I find these also in the two praying mantis forms I know, with an inside snap kick and finger strike to towards the eyes simultaneously.  Try it in sparring, it works all the time *lol*.  You'll almost always get that kick in when they are distracted by the strike toward the face
The overall concept is masking your true attack with a feint.  Sometimes you mix up the timing, maybe shooting the hand out just a little before you start the kick, or vice versa, depending on which one you want to land and how you're going to follow up.  Of course, it's a bonus if both attacks land, if you've got them in a position where they can't defend at all.


----------



## Jin Gang (Mar 29, 2008)

No one else wants to describe any bunkai?  There must be a few more people can talk about.  Are they "closed door" secrets?  Or maybe just locked in that closet that no one has a key for? *lol*


----------



## Errant108 (Mar 29, 2008)

How about combining this thread with the same topic in the TKD forum "Kicking with a punch"...


----------



## Makalakumu (Mar 29, 2008)

Errant108 said:


> How about combining this thread with the same topic in the TKD forum "Kicking with a punch"...


 
My plan was to get a number of posts here showing real application and then post the link there.  I got sick or reading posts that said the hand was doing nothing.

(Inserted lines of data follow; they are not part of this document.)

## config.mk

```make
export PLATFORM = sky130hd
export DESIGN_NAME = lut_sweep
export DESIGN_NICKNAME = d
export VERILOG_FILES = /design/src/rtl/lut_sweep.sv
export SDC_FILE = /design/constraint.sdc
export NUM_CORES = 1
export LEC_CHECK = 0
export ABC_CLOCK_PERIOD_IN_PS = 1670
export BUFFER_PORTS_ARGS = -buffer_cell sky130_fd_sc_hd__buf_4
export CAP_MARGIN = 10
export CORE_MARGIN = 4
export CORE_UTILIZATION = 40
export DETAILED_ROUTE_END_ITERATION = 6
export GPL_TIMING_DRIVEN = 0
export PLACE_DENSITY_LB_ADDON = 0.2
export SLEW_MARGIN = 20
export SYNTH_ARGS = -nofsm -noshare
export SYNTH_HDL_FRONTEND = slang
export SYNTH_SLANG_ARGS = --single-unit
```

## constraint.sdc

```tcl
create_clock -name clk -period 1.67 [get_ports clk]
set_clock_uncertainty 0.1 [all_clocks]
set_input_delay 0.167 -clock clk [delete_from_list [all_inputs] [get_ports clk]]
set_output_delay 0.167 -clock clk [all_outputs]
set_load 0.05 [all_outputs]
```
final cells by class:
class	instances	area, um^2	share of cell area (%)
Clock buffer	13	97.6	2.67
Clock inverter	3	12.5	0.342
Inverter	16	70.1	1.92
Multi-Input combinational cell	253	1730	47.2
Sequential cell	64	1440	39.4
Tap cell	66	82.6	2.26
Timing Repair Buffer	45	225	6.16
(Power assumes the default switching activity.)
<file path="config.mk">
export PLATFORM = sky130hd
export DESIGN_NAME = cdb_arbiter
export DESIGN_NICKNAME = d
export VERILOG_FILES = /design/src/rtl/cdb_arbiter.sv
export SDC_FILE = /design/constraint.sdc
export NUM_CORES = 1
export LEC_CHECK = 0
export ABC_AREA = 1
export BUFFER_PORTS_ARGS = -buffer_cell sky130_fd_sc_hd__buf_2
export CAP_MARGIN = 20
export CORE_AREA = 2 2 113 225
export DETAILED_ROUTE_END_ITERATION = 16
export DIE_AREA = 0 0 115 227
export SYNTH_ARGS = -nofsm -noshare
export SYNTH_HDL_FRONTEND = slang
export SYNTH_SLANG_ARGS = --single-unit
</file>
<file path="constraint.sdc">
create_clock -name clk -period 4.8 [get_ports clk]
set_clock_uncertainty 0.15 [all_clocks]
set_input_delay 1.2 -clock clk [delete_from_list [all_inputs] [get_ports clk]]
set_output_delay 1.2 -clock clk [all_outputs]
set_load 0.01 [all_outputs]
</file>
## src/rtl/instr_mem_loader_if.sv

```systemverilog
// AXI-Stream instruction input plus AXI4 write channels for instr_mem_loader.
// master is the loader side; slave is the stream source and memory side.
interface instr_mem_loader_if #(
   parameter int DATA_WIDTH = 64,
   parameter int ADDR_WIDTH = 32
);
   logic [DATA_WIDTH-1:0]   s_axis_tdata;
   logic                    s_axis_tvalid;
   logic                    s_axis_tready;
   logic                    s_axis_tlast;
   logic [ADDR_WIDTH-1:0]   m_axi_awaddr;
   logic [7:0]              m_axi_awlen;
   logic [2:0]              m_axi_awsize;
   logic [1:0]              m_axi_awburst;
   logic                    m_axi_awvalid;
   logic                    m_axi_awready;
   logic [DATA_WIDTH-1:0]   m_axi_wdata;
   logic [DATA_WIDTH/8-1:0] m_axi_wstrb;
   logic                    m_axi_wlast;
   logic                    m_axi_wvalid;
   logic                    m_axi_wready;
   logic [1:0]              m_axi_bresp;
   logic                    m_axi_bvalid;
   logic                    m_axi_bready;

   modport master (
      input  s_axis_tdata, s_axis_tvalid, s_axis_tlast,
      output s_axis_tready,
      output m_axi_awaddr, m_axi_awlen, m_axi_awsize, m_axi_awburst, m_axi_awvalid,
      input  m_axi_awready,
      output m_axi_wdata, m_axi_wstrb, m_axi_wlast, m_axi_wvalid,
      input  m_axi_wready,
      input  m_axi_bresp, m_axi_bvalid,
      output m_axi_bready
   );

   modport slave (
      output s_axis_tdata, s_axis_tvalid, s_axis_tlast,
      input  s_axis_tready,
      input  m_axi_awaddr, m_axi_awlen, m_axi_awsize, m_axi_awburst, m_axi_awvalid,
      output m_axi_awready,
      input  m_axi_wdata, m_axi_wstrb, m_axi_wlast, m_axi_wvalid,
      output m_axi_wready,
      output m_axi_bresp, m_axi_bvalid,
      input  m_axi_bready
   );
endinterface

```

## src/rtl/instr_mem_loader.sv

```systemverilog
// Streams a tlast-delimited packet of instruction words into AXI4 memory as
// INCR bursts from a programmable base, never crossing a 4 KB page.
module instr_mem_loader #(
   parameter int DATA_WIDTH = 64,
   parameter int ADDR_WIDTH = 32,
   parameter int BURST_LEN  = 16,
   parameter int CNT_WIDTH  = 16
) (
   input  logic                  ap_clk,
   input  logic                  ap_rst,
   input  logic                  start,
   input  logic [ADDR_WIDTH-1:0] base_addr,
   output logic                  busy,
   output logic                  done,
   output logic                  error,
   output logic [CNT_WIDTH-1:0]  word_count,
   instr_mem_loader_if.master    bus
);
   localparam int BYTES = DATA_WIDTH / 8;
   localparam int LSB   = $clog2(BYTES);
   localparam int PW    = $clog2(BURST_LEN + 1);
   localparam int IW    = (BURST_LEN > 1) ? $clog2(BURST_LEN) : 1;

   typedef enum logic [2:0] {IDLE, FILL, AW, W, B} state_t;
   state_t state, state_nxt;

   logic [DATA_WIDTH-1:0] buffer [BURST_LEN];
   logic [PW-1:0]         fcnt, rptr, limit;
   logic [ADDR_WIDTH-1:0] addr;
   logic [12:0]           room, room_words;
   logic                  last_seen;
   logic                  tready, awvalid, wvalid, wlast, bready;
   logic                  s_hs, launch;

   // Beats that still fit before the next 4 KB page, capped at the burst length.
   assign room       = 13'd4096 - {1'b0, addr[11:0]};
   assign room_words = room >> LSB;
   assign limit      = (room_words >= 13'(BURST_LEN)) ? PW'(BURST_LEN) : PW'(room_words);

   assign s_hs   = bus.s_axis_tvalid && tready;
   assign launch = start && !done;

   always_ff @(posedge ap_clk or posedge ap_rst) begin
      if (ap_rst) state <= IDLE;
      else        state <= state_nxt;
   end

   always_comb begin
      state_nxt = state;
      tready    = 1'b0;
      awvalid   = 1'b0;
      wvalid    = 1'b0;
      wlast     = 1'b0;
      bready    = 1'b0;
      case (state)
         IDLE: if (launch) state_nxt = FILL;
         FILL: begin
            tready = (fcnt < limit);
            if (s_hs && (bus.s_axis_tlast || (fcnt + PW'(1) == limit))) state_nxt = AW;
         end
         AW: begin
            awvalid = 1'b1;
            if (bus.m_axi_awready) state_nxt = W;
         end
         W: begin
            wvalid = 1'b1;
            wlast  = (rptr == fcnt - PW'(1));
            if (bus.m_axi_wready && wlast) state_nxt = B;
         end
         B: begin
            bready = 1'b1;
            if (bus.m_axi_bvalid) state_nxt = last_seen ? IDLE : FILL;
         end
         default: state_nxt = IDLE;
      endcase
   end

   always_ff @(posedge ap_clk or posedge ap_rst) begin
      if (ap_rst) begin
         addr       <= '0;
         fcnt       <= '0;
         rptr       <= '0;
         last_seen  <= 1'b0;
         busy       <= 1'b0;
         done       <= 1'b0;
         error      <= 1'b0;
         word_count <= '0;
      end else begin
         done <= 1'b0;
         case (state)
            IDLE: if (launch) begin
               addr       <= base_addr & ~ADDR_WIDTH'(BYTES - 1);
               fcnt       <= '0;
               last_seen  <= 1'b0;
               error      <= 1'b0;
               word_count <= '0;
               busy       <= 1'b1;
            end
            FILL: if (s_hs) begin
               fcnt <= fcnt + PW'(1);
               if (bus.s_axis_tlast) last_seen <= 1'b1;
            end
            AW: rptr <= '0;
            W: if (bus.m_axi_wready) begin
               rptr       <= rptr + PW'(1);
               word_count <= word_count + CNT_WIDTH'(1);
            end
            B: if (bus.m_axi_bvalid) begin
               if (bus.m_axi_bresp != 2'b00) error <= 1'b1;
               addr <= addr + (ADDR_WIDTH'(fcnt) << LSB);
               fcnt <= '0;
               if (last_seen) begin
                  busy      <= 1'b0;
                  done      <= 1'b1;
                  last_seen <= 1'b0;
               end
            end
            default: ;
         endcase
      end
   end

   // Staging buffer carries no reset; fcnt alone says what is valid.
   always_ff @(posedge ap_clk) begin
      if (s_hs) buffer[fcnt[IW-1:0]] <= bus.s_axis_tdata;
   end

   assign bus.s_axis_tready = tready;
   assign bus.m_axi_awaddr  = awvalid ? addr : '0;
   assign bus.m_axi_awlen   = awvalid ? 8'(fcnt - PW'(1)) : 8'd0;
   assign bus.m_axi_awsize  = 3'(LSB);
   assign bus.m_axi_awburst = 2'b01;
   assign bus.m_axi_awvalid = awvalid;
   assign bus.m_axi_wdata   = wvalid ? buffer[rptr[IW-1:0]] : '0;
   assign bus.m_axi_wstrb   = '1;
   assign bus.m_axi_wlast   = wlast;
   assign bus.m_axi_wvalid  = wvalid;
   assign bus.m_axi_bready  = bready;
endmodule

```

## src/flat_wrapper.sv

```systemverilog
// flat-port wrapper written by rule: the top's interface ports become plain ports
module instr_mem_loader_flat 
#(
   parameter int DATA_WIDTH = 64,
   parameter int ADDR_WIDTH = 32,
   parameter int BURST_LEN  = 16,
   parameter int CNT_WIDTH  = 16
)
  (ap_clk, ap_rst, start, base_addr, busy, done, error, word_count, bus_s_axis_tdata, bus_s_axis_tvalid, bus_s_axis_tlast, bus_s_axis_tready, bus_m_axi_awaddr, bus_m_axi_awlen, bus_m_axi_awsize, bus_m_axi_awburst, bus_m_axi_awvalid, bus_m_axi_awready, bus_m_axi_wdata, bus_m_axi_wstrb, bus_m_axi_wlast, bus_m_axi_wvalid, bus_m_axi_wready, bus_m_axi_bresp, bus_m_axi_bvalid, bus_m_axi_bready);
  instr_mem_loader_if #(.DATA_WIDTH(DATA_WIDTH), .ADDR_WIDTH(ADDR_WIDTH)) bus_i ();
  input  logic ap_clk;
  input  logic ap_rst;
  input  logic start;
  input  logic [ADDR_WIDTH-1:0] base_addr;
  output logic busy;
  output logic done;
  output logic error;
  output logic [CNT_WIDTH-1:0] word_count;
  input wire logic [$bits(bus_i.s_axis_tdata)-1:0] bus_s_axis_tdata;
  input wire logic [$bits(bus_i.s_axis_tvalid)-1:0] bus_s_axis_tvalid;
  input wire logic [$bits(bus_i.s_axis_tlast)-1:0] bus_s_axis_tlast;
  output wire logic [$bits(bus_i.s_axis_tready)-1:0] bus_s_axis_tready;
  output wire logic [$bits(bus_i.m_axi_awaddr)-1:0] bus_m_axi_awaddr;
  output wire logic [$bits(bus_i.m_axi_awlen)-1:0] bus_m_axi_awlen;
  output wire logic [$bits(bus_i.m_axi_awsize)-1:0] bus_m_axi_awsize;
  output wire logic [$bits(bus_i.m_axi_awburst)-1:0] bus_m_axi_awburst;
  output wire logic [$bits(bus_i.m_axi_awvalid)-1:0] bus_m_axi_awvalid;
  input wire logic [$bits(bus_i.m_axi_awready)-1:0] bus_m_axi_awready;
  output wire logic [$bits(bus_i.m_axi_wdata)-1:0] bus_m_axi_wdata;
  output wire logic [$bits(bus_i.m_axi_wstrb)-1:0] bus_m_axi_wstrb;
  output wire logic [$bits(bus_i.m_axi_wlast)-1:0] bus_m_axi_wlast;
  output wire logic [$bits(bus_i.m_axi_wvalid)-1:0] bus_m_axi_wvalid;
  input wire logic [$bits(bus_i.m_axi_wready)-1:0] bus_m_axi_wready;
  input wire logic [$bits(bus_i.m_axi_bresp)-1:0] bus_m_axi_bresp;
  input wire logic [$bits(bus_i.m_axi_bvalid)-1:0] bus_m_axi_bvalid;
  output wire logic [$bits(bus_i.m_axi_bready)-1:0] bus_m_axi_bready;
  assign bus_i.s_axis_tdata = bus_s_axis_tdata;
  assign bus_i.s_axis_tvalid = bus_s_axis_tvalid;
  assign bus_i.s_axis_tlast = bus_s_axis_tlast;
  assign bus_s_axis_tready = bus_i.s_axis_tready;
  assign bus_m_axi_awaddr = bus_i.m_axi_awaddr;
  assign bus_m_axi_awlen = bus_i.m_axi_awlen;
  assign bus_m_axi_awsize = bus_i.m_axi_awsize;
  assign bus_m_axi_awburst = bus_i.m_axi_awburst;
  assign bus_m_axi_awvalid = bus_i.m_axi_awvalid;
  assign bus_i.m_axi_awready = bus_m_axi_awready;
  assign bus_m_axi_wdata = bus_i.m_axi_wdata;
  assign bus_m_axi_wstrb = bus_i.m_axi_wstrb;
  assign bus_m_axi_wlast = bus_i.m_axi_wlast;
  assign bus_m_axi_wvalid = bus_i.m_axi_wvalid;
  assign bus_i.m_axi_wready = bus_m_axi_wready;
  assign bus_i.m_axi_bresp = bus_m_axi_bresp;
  assign bus_i.m_axi_bvalid = bus_m_axi_bvalid;
  assign bus_m_axi_bready = bus_i.m_axi_bready;
  instr_mem_loader #(.DATA_WIDTH(DATA_WIDTH), .ADDR_WIDTH(ADDR_WIDTH), .BURST_LEN(BURST_LEN), .CNT_WIDTH(CNT_WIDTH)) u_core (.ap_clk(ap_clk), .ap_rst(ap_rst), .start(start), .base_addr(base_addr), .busy(busy), .done(done), .error(error), .word_count(word_count), .bus(bus_i));
endmodule
```
### config.mk
export PLATFORM = sky130hd
export DESIGN_NAME = axis_video_pattern_src
export DESIGN_NICKNAME = d
export VERILOG_FILES = /design/src/rtl/axis_video_pattern_src.sv
export SDC_FILE = /design/constraint.sdc
export NUM_CORES = 1
export LEC_CHECK = 0
export BUFFER_PORTS_ARGS = -buffer_cell sky130_fd_sc_hd__buf_2
export CAP_MARGIN = 20
export CORE_MARGIN = 8
export CORE_UTILIZATION = 50
export DETAILED_ROUTE_END_ITERATION = 8
export GPL_ROUTABILITY_DRIVEN = 0
export PLACE_DENSITY = 0.69
export SYNTH_ARGS = -nofsm -noshare
export SYNTH_HDL_FRONTEND = slang
export SYNTH_SLANG_ARGS = --single-unit
### constraint.sdc
create_clock -name axi_clk -period 2.5 [get_ports axi_clk]
set_input_delay 0.125 -clock axi_clk [delete_from_list [all_inputs] [get_ports axi_clk]]
set_output_delay 0.125 -clock axi_clk [all_outputs]
set_load 0.01 [all_outputs]
### src/rtl/axis_video_pattern_src.sv
// AXI4-Stream RGB565 test-pattern source. It produces whole frames framed with
// TUSER (start of frame) and TLAST (end of line). Pattern and colour are latched only on
// frame boundaries.
module axis_video_pattern_src #(
    parameter int unsigned H_ACTIVE     = 800,
    parameter int unsigned V_ACTIVE     = 600,
    parameter int unsigned FRAME_GAP    = 16,
    parameter int unsigned CHECKER_LOG2 = 5
) (
    input  logic        axi_clk,
    input  logic        axi_rstn,
    input  logic        enable,
    input  logic [1:0]  pattern_sel,
    input  logic [15:0] solid_color,
    output logic [15:0] m_axis_tdata,
    output logic        m_axis_tuser,
    output logic        m_axis_tlast,
    output logic        m_axis_tvalid,
    input  logic        m_axis_tready,
    output logic [15:0] frame_count,
    output logic        busy
);

    localparam int unsigned XW    = (H_ACTIVE > 1) ? $clog2(H_ACTIVE) : 1;
    localparam int unsigned YW    = (V_ACTIVE > 1) ? $clog2(V_ACTIVE) : 1;
    localparam int unsigned BAR_W = H_ACTIVE / 8;
    localparam int unsigned BW    = (BAR_W > 1) ? $clog2(BAR_W) : 1;
    localparam int unsigned GW    = (FRAME_GAP > 1) ? $clog2(FRAME_GAP) : 1;

    localparam logic [XW-1:0] X_LAST = XW'(H_ACTIVE - 1);
    localparam logic [YW-1:0] Y_LAST = YW'(V_ACTIVE - 1);
    localparam logic [BW-1:0] B_LAST = BW'(BAR_W - 1);
    localparam logic [GW-1:0] G_LOAD = (FRAME_GAP > 0) ? GW'(FRAME_GAP - 1) : '0;

    typedef enum logic [1:0] {
        StIdle,
        StActive,
        StGap
    } state_e;

    state_e      r_state, w_state_nxt;
    logic [XW-1:0] r_x, w_x_nxt;
    logic [YW-1:0] r_y, w_y_nxt;
    logic [BW-1:0] r_bcnt, w_bcnt_nxt;    // position inside the current colour bar
    logic [2:0]  r_bar, w_bar_nxt;        // current colour bar, replaces x / BAR_W
    logic [15:0] r_index, w_index_nxt;    // beats since frame start
    logic [GW-1:0] r_gap, w_gap_nxt;
    logic [1:0]  r_sel, w_sel_nxt;
    logic [15:0] r_color, w_color_nxt;
    logic [15:0] r_fc, w_fc_nxt;
    logic [15:0] r_tdata, w_tdata_nxt;
    logic        r_tuser, w_tuser_nxt;
    logic        r_tlast, w_tlast_nxt;
    logic        r_tvalid, w_tvalid_nxt;

    logic        w_xfer;
    logic        w_last_px;
    logic        w_start;
    logic        w_adv;

    logic [XW-1:0] w_adv_x;
    logic [YW-1:0] w_adv_y;
    logic [BW-1:0] w_adv_bcnt;
    logic [2:0]  w_adv_bar;
    logic        w_adv_chk;

    // Pixel colour for a given pattern, bar index, checker parity and beat index.
    function automatic logic [15:0] f_pixel(input logic [1:0]  sel,
                                            input logic [15:0] color,
                                            input logic [2:0]  bar,
                                            input logic        chk,
                                            input logic [15:0] idx);
        logic [15:0] px;
        px = 16'h0000;
        case (sel)
            2'd0: begin
                case (bar)
                    3'd0:    px = 16'hFFFF;
                    3'd1:    px = 16'hFFE0;
                    3'd2:    px = 16'h07FF;
                    3'd3:    px = 16'h07E0;
                    3'd4:    px = 16'hF81F;
                    3'd5:    px = 16'hF800;
                    3'd6:    px = 16'h001F;
                    default: px = 16'h0000;
                endcase
            end
            2'd1:    px = chk ? 16'hFFFF : 16'h0000;
            2'd2:    px = color;
            default: px = idx;
        endcase
        return px;
    endfunction

    assign w_xfer    = r_tvalid && m_axis_tready;
    assign w_last_px = (r_x == X_LAST) && (r_y == Y_LAST);

    // Coordinates and bar position of the pixel following the current one.
    always_comb begin
        w_adv_x    = r_x;
        w_adv_y    = r_y;
        w_adv_bcnt = r_bcnt;
        w_adv_bar  = r_bar;
        if (r_x == X_LAST) begin
            w_adv_x    = '0;
            w_adv_y    = r_y + 1'b1;
            w_adv_bcnt = '0;
            w_adv_bar  = 3'd0;
        end else begin
            w_adv_x = r_x + 1'b1;
            if (r_bcnt == B_LAST) begin
                w_adv_bcnt = '0;
                w_adv_bar  = r_bar + 3'd1;
            end else begin
                w_adv_bcnt = r_bcnt + 1'b1;
            end
        end
        w_adv_chk = 1'(w_adv_x >> CHECKER_LOG2) ^ 1'(w_adv_y >> CHECKER_LOG2);
    end

    // Frame sequencing and next-beat generation.
    always_comb begin
        w_state_nxt  = r_state;
        w_x_nxt      = r_x;
        w_y_nxt      = r_y;
        w_bcnt_nxt   = r_bcnt;
        w_bar_nxt    = r_bar;
        w_index_nxt  = r_index;
        w_gap_nxt    = r_gap;
        w_sel_nxt    = r_sel;
        w_color_nxt  = r_color;
        w_fc_nxt     = r_fc;
        w_tdata_nxt  = r_tdata;
        w_tuser_nxt  = r_tuser;
        w_tlast_nxt  = r_tlast;
        w_tvalid_nxt = r_tvalid;
        w_start      = 1'b0;
        w_adv        = 1'b0;

        case (r_state)
            StIdle: begin
                if (enable) begin
                    w_start = 1'b1;
                end
            end
            StActive: begin
                if (w_xfer) begin
                    if (w_last_px) begin
                        w_tvalid_nxt = 1'b0;
                        w_tuser_nxt  = 1'b0;
                        w_tlast_nxt  = 1'b0;
                        w_fc_nxt     = r_fc + 16'd1;
                        if (FRAME_GAP > 0) begin
                            w_state_nxt = StGap;
                            w_gap_nxt   = G_LOAD;
                        end else if (enable) begin
                            // No gap: the restart decision is taken on this same edge.
                            w_start = 1'b1;
                        end else begin
                            w_state_nxt = StIdle;
                        end
                    end else begin
                        w_adv = 1'b1;
                    end
                end
            end
            StGap: begin
                if (r_gap == '0) begin
                    if (enable) begin
                        w_start = 1'b1;
                    end else begin
                        w_state_nxt = StIdle;
                    end
                end else begin
                    w_gap_nxt = r_gap - 1'b1;
                end
            end
            default: w_state_nxt = StIdle;
        endcase

        if (w_start) begin
            w_state_nxt  = StActive;
            w_x_nxt      = '0;
            w_y_nxt      = '0;
            w_bcnt_nxt   = '0;
            w_bar_nxt    = 3'd0;
            w_index_nxt  = 16'd0;
            w_sel_nxt    = pattern_sel;
            w_color_nxt  = solid_color;
            w_tdata_nxt  = f_pixel(pattern_sel, solid_color, 3'd0, 1'b0, 16'd0);
            w_tuser_nxt  = 1'b1;
            w_tlast_nxt  = 1'b0;
            w_tvalid_nxt = 1'b1;
        end else if (w_adv) begin
            w_x_nxt      = w_adv_x;
            w_y_nxt      = w_adv_y;
            w_bcnt_nxt   = w_adv_bcnt;
            w_bar_nxt    = w_adv_bar;
            w_index_nxt  = r_index + 16'd1;
            w_tdata_nxt  = f_pixel(r_sel, r_color, w_adv_bar, w_adv_chk, r_index + 16'd1);
            w_tuser_nxt  = 1'b0;
            w_tlast_nxt  = (w_adv_x == X_LAST);
            w_tvalid_nxt = 1'b1;
        end
    end

    // State and output registers.
    always_ff @(posedge axi_clk or negedge axi_rstn) begin
        if (!axi_rstn) begin
            r_state  <= StIdle;
            r_x      <= '0;
            r_y      <= '0;
            r_bcnt   <= '0;
            r_bar    <= 3'd0;
            r_index  <= 16'd0;
            r_gap    <= '0;
            r_sel    <= 2'd0;
            r_color  <= 16'd0;
            r_fc     <= 16'd0;
            r_tdata  <= 16'd0;
            r_tuser  <= 1'b0;
            r_tlast  <= 1'b0;
            r_tvalid <= 1'b0;
        end else begin
            r_state  <= w_state_nxt;
            r_x      <= w_x_nxt;
            r_y      <= w_y_nxt;
            r_bcnt   <= w_bcnt_nxt;
            r_bar    <= w_bar_nxt;
            r_index  <= w_index_nxt;
            r_gap    <= w_gap_nxt;
            r_sel    <= w_sel_nxt;
            r_color  <= w_color_nxt;
            r_fc     <= w_fc_nxt;
            r_tdata  <= w_tdata_nxt;
            r_tuser  <= w_tuser_nxt;
            r_tlast  <= w_tlast_nxt;
            r_tvalid <= w_tvalid_nxt;
        end
    end

    assign m_axis_tdata  = r_tdata;
    assign m_axis_tuser  = r_tuser;
    assign m_axis_tlast  = r_tlast;
    assign m_axis_tvalid = r_tvalid;
    assign frame_count   = r_fc;
    assign busy          = (r_state != StIdle);

endmodule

One of my favorite kata where this particular kind of technique is found is chinto.  In one sequence, the grasping hand has gotten a grasp on the opponents arm or sleeve.  The hand technique is striking and driving the person down.  I see the crescent kick as sweeping over the arm and setting up and armbar.  Kind of like this...

http://video.google.com/videoplay?d...=33&start=0&num=10&so=0&type=search&plindex=1


----------



## DavidCC (Mar 31, 2008)

I had a couple of hours with an Isshin Ryu teacher this last weekend, and at one point he did a technique out of Naihanchi where the heel of one foot is brought up and hooks/kicks down towards your other knee while the hands do something that looks like a block.  Sorry, I don't know that form and he only showed it twice.  

But the point is, he had tied up the hands of the attacker with a joint immobilization, and the heel kick is delivered to the back of their knee, taking them down to the ground, hyperextending the elbow or dislocating the shoulder (he showed one time of each application).


----------